Patry’s Books, Update on Patriot Act Committee Review, and More

  • William Patry’s next book
    His latest book, “Moral Panics and the Copyright Wars” is not surprisingly on my list to be read. Undoubtedly his planned new book will be even more provocative, clearly intentionally so, as he explains he is going to actually layout ideas for actively reforming copyright.
  • And a review of Party’s current book
    Nate Anderson has the review at Ars which warns about Patry’s particularly strong bias in this discussion. Regardless, I am personally encouraged by the characterization as not being a popular book. I’ve already read several of those on the subject of copyright so even more look forward to a potential challenge.
  • Live blogging of Patriot Act committee review
    According to this very current post, a live blog essentially, from the EFF, it looks like the committee vote is still pending. So far, it looks like there have been more wins in terms of which amendments are making it in, very few that preserve or broaden the scope of the law.

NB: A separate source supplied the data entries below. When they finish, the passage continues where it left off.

## config.mk

```make
export PLATFORM = sky130hd
export DESIGN_NAME = rvc_pack_encoder
export DESIGN_NICKNAME = d
export VERILOG_FILES = /design/src/rtl/rvc_pack_encoder.sv
export SDC_FILE = /design/constraint.sdc
export NUM_CORES = 1
export LEC_CHECK = 0
export CORE_ASPECT_RATIO = 0.9
export CORE_MARGIN = 3
export CORE_UTILIZATION = 25
export CTS_BUF_LIST = sky130_fd_sc_hd__clkbuf_4
export CTS_CLUSTER_SIZE = 24
export DETAILED_ROUTE_END_ITERATION = 10
export GPL_TIMING_DRIVEN = 0
export PLACE_DENSITY = 0.54
export SYNTH_ARGS = -nofsm -noshare
export SYNTH_HDL_FRONTEND = slang
export SYNTH_SLANG_ARGS = --single-unit
```

## constraint.sdc

```tcl
create_clock -name clk -period 1.8 [get_ports clk]
set_input_delay 0.36 -clock clk [delete_from_list [all_inputs] [get_ports clk]]
set_output_delay 0.36 -clock clk [all_outputs]
set_load 0.1 [all_outputs]
```
[src/rtl/fizzbuzz_pkg.sv]
// rtl/fizzbuzz_pkg.sv - shared state encoding and reset defaults for fizzbuzz_sched
package fizzbuzz_pkg;

    typedef enum logic [1:0] {
        ST_IDLE = 2'd0,
        ST_RUN  = 2'd1,
        ST_DONE = 2'd2
    } state_t;

    localparam int DEF_FIZZ_C = 3;
    localparam int DEF_BUZZ_C = 5;
    localparam int DEF_LEN_C  = 100;

endpackage

[src/rtl/mod_counter.sv]
// rtl/mod_counter.sv - W-bit counter that wraps to zero after modulus-1
module mod_counter #(
    parameter int W = 8
) (
    input  logic         clk,
    input  logic         resetn,
    input  logic         clr_i,
    input  logic         en_i,
    input  logic [W-1:0] mod_i,
    output logic [W-1:0] cnt_o
);

    logic [W-1:0] cnt_q;
    logic [W-1:0] cnt_d;
    logic [W-1:0] mod_m1;

    assign mod_m1 = mod_i - W'(1);

    // next count: clear wins, then wrap at modulus-1 (>= guards a shrunk modulus)
    always_comb begin
        cnt_d = cnt_q;
        if (clr_i) begin
            cnt_d = '0;
        end else if (en_i) begin
            if (cnt_q >= mod_m1) begin
                cnt_d = '0;
            end else begin
                cnt_d = cnt_q + W'(1);
            end
        end
    end

    // count register
    always_ff @(posedge clk) begin
        if (!resetn) begin
            cnt_q <= '0;
        end else begin
            cnt_q <= cnt_d;
        end
    end

    assign cnt_o = cnt_q;

endmodule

  • NY AG sues Intel over protecting its monopoly
    According to this WaPo piece by Cecilia Kang, this is not the first time the chip maker has gotten into this sort of trouble. The EU has been taking them to task for some time, apparently over the same tactics of disguising preferential payments to resellers as rebates. I am not a fan of Cuomo’s efforts on other fronts, though, where his motivates seem to be more paternalistic and over-protective than minimally invasive on issues of regulation.
  • Problematic precedent over private domain registration
    At Techdirt, Mike Masnick is careful to explain that even under CAN SPAM the relevant law under which this ruling was made, private registration being falsification of info is not enough to get one in hot water. But it is troubling as it could be built upon, at least in the ninth circuit, to yield unintended and potentially over broad consequences for a service that has plenty of legitimate uses especially around privacy online.
  • Google expands its use of OAuth
    I think this Register piece confuses the correct application of OpenID, which obviates repeated logins, from OAuth, which confers trust between applications. Regardless, that Google is backing the specification should help its adoption as well as easing consumer annoyances with managing data sharing. I also suspect that this could ease the portability efforts of Google’s own Data Liberation project by providing for secure, direct data exchange rather than the need to export and download before re-importing data into a competitive service.
  • MPAA encourages FCC to consider three strikes, filtering
    Wired has the details on the trade associations filing to the FCC on its broadband plan. Their position is hardly surprising and is just part of a lot of heated rhetoric on a very of fronts they’ve been spewing lately. Unfortunately, big content is building a lot of momentum, if not necessarily success, behind both three strikes regimes and filtering, at least abroad.